++++ Available data
**src/design/c2pd_pkg.sv**
```systemverilog
package c2pd_pkg;

  // Defaults for the top-level parameters.
  localparam int COORD_BITS_DEF     = 16;
  localparam int ROTATION_STEPS_DEF = 16;

  // Fraction bits carried by the working x and y.
  localparam int FRAC_BITS = 16;

  // Angle accumulator width (degrees times 2^16, total swing under 100 degrees).
  localparam int ZW = 25;

  // Result field widths.
  localparam int MAG_W = 16;
  localparam int ANG_W = 17;

  // CORDIC gain correction, 0.607252935 times 2^32.
  localparam logic [31:0] GAIN_Q32 = 32'h9B74EDA8;

  // Angles in 1/128 degree.
  localparam logic signed [ANG_W-1:0] DEG90_UNITS  = 17'sd11520;
  localparam logic signed [ANG_W-1:0] DEG180_UNITS = 17'sd23040;

  // Rounding offset and shift from degrees times 2^16 to 1/128 degree.
  localparam logic signed [ZW-1:0] ANG_ROUND = 25'sd256;
  localparam int ANG_SHIFT = 9;

  localparam int ATAN_LEN = 32;

  // atan(2^-i) in degrees times 2^16.
  localparam logic signed [ZW-1:0] ATAN_TABLE [ATAN_LEN] = '{
    25'sd2949120, 25'sd1740967, 25'sd919879, 25'sd466945,
    25'sd234379,  25'sd117304,  25'sd58666,  25'sd29335,
    25'sd14668,   25'sd7334,    25'sd3667,   25'sd1833,
    25'sd917,     25'sd458,     25'sd229,    25'sd115,
    25'sd57,      25'sd29,      25'sd14,     25'sd7,
    25'sd4,       25'sd2,       25'sd1,      25'sd0,
    25'sd0,       25'sd0,       25'sd0,      25'sd0,
    25'sd0,       25'sd0,       25'sd0,      25'sd0
  };

  // Facts about an item that ride along the rotation pipeline.
  typedef struct packed {
    logic                    origin;   // both coordinates zero
    logic                    axis;     // exact result, rotation output ignored
    logic                    flip;     // point was turned by 180 degrees
    logic [MAG_W-1:0]        axis_mag;
    logic signed [ANG_W-1:0] axis_ang;
  } side_t;

endpackage

```
**src/design/c2pd_rot_stage.sv**
```systemverilog
// One CORDIC vectoring micro-rotation with its own pipeline register.
module c2pd_rot_stage #(
  parameter int W    = 35,
  parameter int STEP = 0
) (
  input  logic                              clk,
  input  logic                              rst,
  input  logic                              up_valid,
  output logic                              up_ready,
  input  logic signed [W-1:0]               x_in,
  input  logic signed [W-1:0]               y_in,
  input  logic signed [c2pd_pkg::ZW-1:0]    z_in,
  input  c2pd_pkg::side_t                   side_in,
  output logic                              valid,
  input  logic                              down_ready,
  output logic signed [W-1:0]               x,
  output logic signed [W-1:0]               y,
  output logic signed [c2pd_pkg::ZW-1:0]    z,
  output c2pd_pkg::side_t                   side
);

  logic signed [W-1:0]            dx;
  logic signed [W-1:0]            dy;
  logic signed [W-1:0]            x_next;
  logic signed [W-1:0]            y_next;
  logic signed [c2pd_pkg::ZW-1:0] z_next;

  assign up_ready = !valid || down_ready;

  // Turn toward the x axis: the sign of y picks the direction.
  always_comb begin
    dx = y_in >>> STEP;
    dy = x_in >>> STEP;
    if (y_in < 0) begin
      x_next = x_in - dx;
      y_next = y_in + dy;
      z_next = z_in - c2pd_pkg::ATAN_TABLE[STEP];
    end else begin
      x_next = x_in + dx;
      y_next = y_in - dy;
      z_next = z_in + c2pd_pkg::ATAN_TABLE[STEP];
    end
  end

  always_ff @(posedge clk) begin
    if (rst) begin
      valid <= 1'b0;
    end else if (up_ready) begin
      valid <= up_valid;
    end
  end

  always_ff @(posedge clk) begin
    if (up_ready && up_valid) begin
      x    <= x_next;
      y    <= y_next;
      z    <= z_next;
      side <= side_in;
    end
  end

endmodule
```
++++++++
Sift through the material above and copy the lines that contain the word "degrees".

  // Angle accumulator width (degrees times 2^16, total swing under 100 degrees).
  // Rounding offset and shift from degrees times 2^16 to 1/128 degree.
  // atan(2^-i) in degrees times 2^16.
    logic                    flip;     // point was turned by 180 degrees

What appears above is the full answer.